[Exercise directions]
Line count for the string "posedge": state how many lines in the records below hold it, giving only the number.

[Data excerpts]

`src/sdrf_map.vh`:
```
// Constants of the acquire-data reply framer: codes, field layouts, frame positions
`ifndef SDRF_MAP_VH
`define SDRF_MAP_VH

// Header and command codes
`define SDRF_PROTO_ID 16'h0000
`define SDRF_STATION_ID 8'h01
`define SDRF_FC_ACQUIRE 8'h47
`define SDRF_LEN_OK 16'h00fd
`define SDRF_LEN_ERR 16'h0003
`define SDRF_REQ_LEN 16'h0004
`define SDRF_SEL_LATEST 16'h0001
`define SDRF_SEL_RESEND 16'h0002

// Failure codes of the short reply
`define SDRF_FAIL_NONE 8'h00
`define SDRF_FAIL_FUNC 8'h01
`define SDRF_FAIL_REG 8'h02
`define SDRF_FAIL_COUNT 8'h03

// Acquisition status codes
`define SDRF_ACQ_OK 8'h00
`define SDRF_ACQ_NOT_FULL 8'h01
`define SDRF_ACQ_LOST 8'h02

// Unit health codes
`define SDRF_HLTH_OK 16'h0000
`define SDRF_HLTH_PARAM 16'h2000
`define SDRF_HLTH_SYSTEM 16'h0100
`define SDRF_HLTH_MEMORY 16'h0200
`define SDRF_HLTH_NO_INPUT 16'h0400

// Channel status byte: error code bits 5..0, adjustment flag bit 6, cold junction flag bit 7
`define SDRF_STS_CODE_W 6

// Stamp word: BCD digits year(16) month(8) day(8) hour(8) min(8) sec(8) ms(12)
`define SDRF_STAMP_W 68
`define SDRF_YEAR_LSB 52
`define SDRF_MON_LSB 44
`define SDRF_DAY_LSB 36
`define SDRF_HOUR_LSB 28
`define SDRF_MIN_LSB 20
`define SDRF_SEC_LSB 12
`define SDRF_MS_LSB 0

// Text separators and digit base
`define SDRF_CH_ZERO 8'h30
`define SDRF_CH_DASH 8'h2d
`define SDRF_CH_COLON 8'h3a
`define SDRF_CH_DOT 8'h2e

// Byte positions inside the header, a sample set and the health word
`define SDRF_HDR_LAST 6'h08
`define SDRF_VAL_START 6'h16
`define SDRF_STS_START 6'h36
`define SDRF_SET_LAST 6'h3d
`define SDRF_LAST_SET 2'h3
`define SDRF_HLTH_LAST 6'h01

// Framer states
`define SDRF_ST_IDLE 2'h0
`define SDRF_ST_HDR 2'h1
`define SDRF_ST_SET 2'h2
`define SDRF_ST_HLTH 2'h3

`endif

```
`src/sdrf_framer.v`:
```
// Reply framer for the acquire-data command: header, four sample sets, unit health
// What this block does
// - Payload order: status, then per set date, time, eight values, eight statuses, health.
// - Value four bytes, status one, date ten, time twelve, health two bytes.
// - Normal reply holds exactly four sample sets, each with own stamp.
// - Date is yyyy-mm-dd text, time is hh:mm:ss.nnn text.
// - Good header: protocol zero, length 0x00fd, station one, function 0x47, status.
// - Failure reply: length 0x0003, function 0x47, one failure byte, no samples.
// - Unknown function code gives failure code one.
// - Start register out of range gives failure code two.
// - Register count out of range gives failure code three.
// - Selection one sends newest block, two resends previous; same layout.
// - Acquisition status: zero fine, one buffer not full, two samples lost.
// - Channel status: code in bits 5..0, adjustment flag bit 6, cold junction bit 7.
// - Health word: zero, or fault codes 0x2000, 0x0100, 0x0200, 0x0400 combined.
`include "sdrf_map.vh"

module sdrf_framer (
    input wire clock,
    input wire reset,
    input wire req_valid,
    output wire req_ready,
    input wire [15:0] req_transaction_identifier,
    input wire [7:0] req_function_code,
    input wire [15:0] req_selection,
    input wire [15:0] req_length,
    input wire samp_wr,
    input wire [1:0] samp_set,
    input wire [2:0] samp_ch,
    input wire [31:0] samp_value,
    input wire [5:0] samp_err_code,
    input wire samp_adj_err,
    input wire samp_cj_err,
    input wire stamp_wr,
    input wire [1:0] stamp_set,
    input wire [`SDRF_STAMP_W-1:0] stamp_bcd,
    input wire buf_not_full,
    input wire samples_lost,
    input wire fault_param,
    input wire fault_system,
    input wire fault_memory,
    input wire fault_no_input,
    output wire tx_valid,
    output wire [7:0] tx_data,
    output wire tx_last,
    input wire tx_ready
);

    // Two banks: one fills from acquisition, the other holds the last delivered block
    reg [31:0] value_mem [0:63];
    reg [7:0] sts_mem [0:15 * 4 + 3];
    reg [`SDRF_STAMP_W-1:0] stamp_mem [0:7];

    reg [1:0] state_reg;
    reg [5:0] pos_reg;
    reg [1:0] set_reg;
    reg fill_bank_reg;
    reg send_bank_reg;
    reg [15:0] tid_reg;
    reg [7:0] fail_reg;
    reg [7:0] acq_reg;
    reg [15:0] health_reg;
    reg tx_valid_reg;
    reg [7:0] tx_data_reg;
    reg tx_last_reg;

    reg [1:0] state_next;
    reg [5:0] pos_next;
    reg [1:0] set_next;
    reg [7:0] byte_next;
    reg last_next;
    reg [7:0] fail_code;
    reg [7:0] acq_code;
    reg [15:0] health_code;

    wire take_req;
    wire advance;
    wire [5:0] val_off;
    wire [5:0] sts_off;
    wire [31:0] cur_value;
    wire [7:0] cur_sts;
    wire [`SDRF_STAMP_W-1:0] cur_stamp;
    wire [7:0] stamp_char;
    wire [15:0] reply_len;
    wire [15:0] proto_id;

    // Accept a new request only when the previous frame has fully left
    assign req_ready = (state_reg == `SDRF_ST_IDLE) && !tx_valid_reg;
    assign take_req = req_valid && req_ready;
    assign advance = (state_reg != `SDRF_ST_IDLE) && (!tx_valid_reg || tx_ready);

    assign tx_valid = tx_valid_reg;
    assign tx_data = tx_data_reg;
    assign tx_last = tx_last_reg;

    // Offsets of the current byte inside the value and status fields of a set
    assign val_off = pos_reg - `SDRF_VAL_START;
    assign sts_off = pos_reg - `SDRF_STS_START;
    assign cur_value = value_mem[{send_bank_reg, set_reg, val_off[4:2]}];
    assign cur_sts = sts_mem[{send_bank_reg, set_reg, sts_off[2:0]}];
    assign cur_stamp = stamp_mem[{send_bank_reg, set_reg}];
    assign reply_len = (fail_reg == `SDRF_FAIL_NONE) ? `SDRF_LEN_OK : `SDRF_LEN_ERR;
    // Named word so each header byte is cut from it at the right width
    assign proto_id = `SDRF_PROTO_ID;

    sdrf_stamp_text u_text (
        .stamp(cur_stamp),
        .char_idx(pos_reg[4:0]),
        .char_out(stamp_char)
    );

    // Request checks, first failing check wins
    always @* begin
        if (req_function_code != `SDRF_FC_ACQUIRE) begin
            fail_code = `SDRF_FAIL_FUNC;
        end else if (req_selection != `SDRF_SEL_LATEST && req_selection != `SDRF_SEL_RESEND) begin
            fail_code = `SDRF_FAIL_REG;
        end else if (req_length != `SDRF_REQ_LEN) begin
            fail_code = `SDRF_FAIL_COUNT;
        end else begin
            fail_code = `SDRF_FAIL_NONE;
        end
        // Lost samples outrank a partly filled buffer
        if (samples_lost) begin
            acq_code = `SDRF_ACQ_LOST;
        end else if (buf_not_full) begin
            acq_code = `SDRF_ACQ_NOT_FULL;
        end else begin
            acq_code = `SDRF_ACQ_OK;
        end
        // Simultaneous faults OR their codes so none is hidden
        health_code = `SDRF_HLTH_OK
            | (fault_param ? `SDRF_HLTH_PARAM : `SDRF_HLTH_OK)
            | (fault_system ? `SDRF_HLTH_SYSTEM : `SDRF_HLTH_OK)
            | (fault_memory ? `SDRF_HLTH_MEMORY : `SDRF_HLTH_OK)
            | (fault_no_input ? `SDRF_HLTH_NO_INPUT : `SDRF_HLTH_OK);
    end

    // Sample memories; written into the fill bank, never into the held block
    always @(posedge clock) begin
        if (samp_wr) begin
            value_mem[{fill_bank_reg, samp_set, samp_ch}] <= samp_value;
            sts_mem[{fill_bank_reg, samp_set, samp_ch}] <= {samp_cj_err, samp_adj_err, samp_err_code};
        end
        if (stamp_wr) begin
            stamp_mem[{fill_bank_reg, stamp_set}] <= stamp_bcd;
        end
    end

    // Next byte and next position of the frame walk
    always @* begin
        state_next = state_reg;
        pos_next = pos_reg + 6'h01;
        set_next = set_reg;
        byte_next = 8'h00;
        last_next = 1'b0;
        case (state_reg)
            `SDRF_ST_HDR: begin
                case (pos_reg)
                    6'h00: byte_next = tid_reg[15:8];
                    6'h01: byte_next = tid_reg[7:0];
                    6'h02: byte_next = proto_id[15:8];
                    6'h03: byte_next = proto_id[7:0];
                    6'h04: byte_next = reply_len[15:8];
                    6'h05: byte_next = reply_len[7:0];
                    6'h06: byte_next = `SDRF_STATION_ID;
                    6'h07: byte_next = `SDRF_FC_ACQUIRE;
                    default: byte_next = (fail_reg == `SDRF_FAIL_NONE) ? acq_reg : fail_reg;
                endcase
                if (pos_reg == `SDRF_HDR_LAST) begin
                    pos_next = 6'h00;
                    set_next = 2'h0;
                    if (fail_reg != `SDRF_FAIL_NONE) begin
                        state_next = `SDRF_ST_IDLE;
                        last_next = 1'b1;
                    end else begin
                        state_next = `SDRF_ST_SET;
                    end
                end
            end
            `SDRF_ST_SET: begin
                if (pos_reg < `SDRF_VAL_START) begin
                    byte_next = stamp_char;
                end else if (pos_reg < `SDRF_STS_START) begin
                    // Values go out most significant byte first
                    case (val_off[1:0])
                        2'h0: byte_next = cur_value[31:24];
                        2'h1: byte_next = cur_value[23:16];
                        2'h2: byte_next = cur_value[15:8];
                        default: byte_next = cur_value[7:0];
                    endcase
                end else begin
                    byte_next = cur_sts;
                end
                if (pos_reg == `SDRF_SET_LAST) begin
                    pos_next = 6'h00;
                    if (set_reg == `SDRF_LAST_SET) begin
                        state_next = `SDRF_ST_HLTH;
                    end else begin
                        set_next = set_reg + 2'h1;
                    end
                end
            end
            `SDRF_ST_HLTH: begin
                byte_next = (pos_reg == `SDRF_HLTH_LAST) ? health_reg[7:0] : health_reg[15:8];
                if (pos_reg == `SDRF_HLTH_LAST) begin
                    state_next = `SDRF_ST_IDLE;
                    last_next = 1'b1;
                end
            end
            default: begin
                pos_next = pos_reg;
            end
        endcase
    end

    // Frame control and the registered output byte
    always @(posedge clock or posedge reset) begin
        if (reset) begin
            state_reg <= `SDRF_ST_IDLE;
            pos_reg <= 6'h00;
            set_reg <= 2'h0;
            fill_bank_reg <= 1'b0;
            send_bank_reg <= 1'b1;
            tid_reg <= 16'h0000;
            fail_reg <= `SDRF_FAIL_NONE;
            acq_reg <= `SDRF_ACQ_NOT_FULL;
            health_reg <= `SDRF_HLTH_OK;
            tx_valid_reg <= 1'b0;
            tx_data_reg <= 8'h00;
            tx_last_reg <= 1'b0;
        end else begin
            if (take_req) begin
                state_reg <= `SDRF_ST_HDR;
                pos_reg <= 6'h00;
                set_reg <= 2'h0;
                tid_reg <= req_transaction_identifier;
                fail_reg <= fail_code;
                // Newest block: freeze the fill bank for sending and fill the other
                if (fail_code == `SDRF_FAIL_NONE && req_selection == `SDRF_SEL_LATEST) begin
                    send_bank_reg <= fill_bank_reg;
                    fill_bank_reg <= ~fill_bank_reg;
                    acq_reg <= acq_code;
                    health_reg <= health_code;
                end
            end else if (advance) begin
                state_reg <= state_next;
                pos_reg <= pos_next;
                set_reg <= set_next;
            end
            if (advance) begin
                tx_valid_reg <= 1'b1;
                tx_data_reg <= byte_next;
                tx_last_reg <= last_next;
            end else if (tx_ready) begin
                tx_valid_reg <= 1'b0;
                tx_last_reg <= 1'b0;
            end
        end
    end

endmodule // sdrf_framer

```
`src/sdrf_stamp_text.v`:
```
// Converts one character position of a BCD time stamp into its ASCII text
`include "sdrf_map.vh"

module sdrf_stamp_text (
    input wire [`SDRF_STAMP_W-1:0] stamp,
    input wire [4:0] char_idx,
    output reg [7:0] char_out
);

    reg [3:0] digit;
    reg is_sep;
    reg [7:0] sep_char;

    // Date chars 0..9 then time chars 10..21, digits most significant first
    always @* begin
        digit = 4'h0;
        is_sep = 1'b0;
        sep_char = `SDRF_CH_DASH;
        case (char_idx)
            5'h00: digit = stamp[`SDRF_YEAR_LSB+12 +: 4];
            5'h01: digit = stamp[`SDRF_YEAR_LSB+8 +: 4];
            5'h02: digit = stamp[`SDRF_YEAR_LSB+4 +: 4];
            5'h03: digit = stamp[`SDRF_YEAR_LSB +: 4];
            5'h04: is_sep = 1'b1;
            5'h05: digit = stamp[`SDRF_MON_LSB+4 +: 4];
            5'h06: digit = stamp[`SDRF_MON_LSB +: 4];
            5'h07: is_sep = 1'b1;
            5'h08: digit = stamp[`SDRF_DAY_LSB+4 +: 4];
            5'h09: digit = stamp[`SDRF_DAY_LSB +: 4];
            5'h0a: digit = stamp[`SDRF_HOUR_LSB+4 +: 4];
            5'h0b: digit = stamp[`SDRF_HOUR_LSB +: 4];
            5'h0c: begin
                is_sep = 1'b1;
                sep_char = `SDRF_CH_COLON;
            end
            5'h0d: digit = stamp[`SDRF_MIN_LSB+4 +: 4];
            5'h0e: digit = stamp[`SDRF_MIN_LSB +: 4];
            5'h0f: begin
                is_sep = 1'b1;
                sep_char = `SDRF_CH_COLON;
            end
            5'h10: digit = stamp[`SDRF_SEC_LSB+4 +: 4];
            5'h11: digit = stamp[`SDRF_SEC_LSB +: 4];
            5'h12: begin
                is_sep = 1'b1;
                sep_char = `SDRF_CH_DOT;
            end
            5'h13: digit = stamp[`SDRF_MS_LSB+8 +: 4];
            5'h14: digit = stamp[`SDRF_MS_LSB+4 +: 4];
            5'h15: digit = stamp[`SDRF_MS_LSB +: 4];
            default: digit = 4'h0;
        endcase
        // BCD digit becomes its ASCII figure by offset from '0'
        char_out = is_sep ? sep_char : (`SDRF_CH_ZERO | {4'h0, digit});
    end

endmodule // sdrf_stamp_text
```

[The answer]
2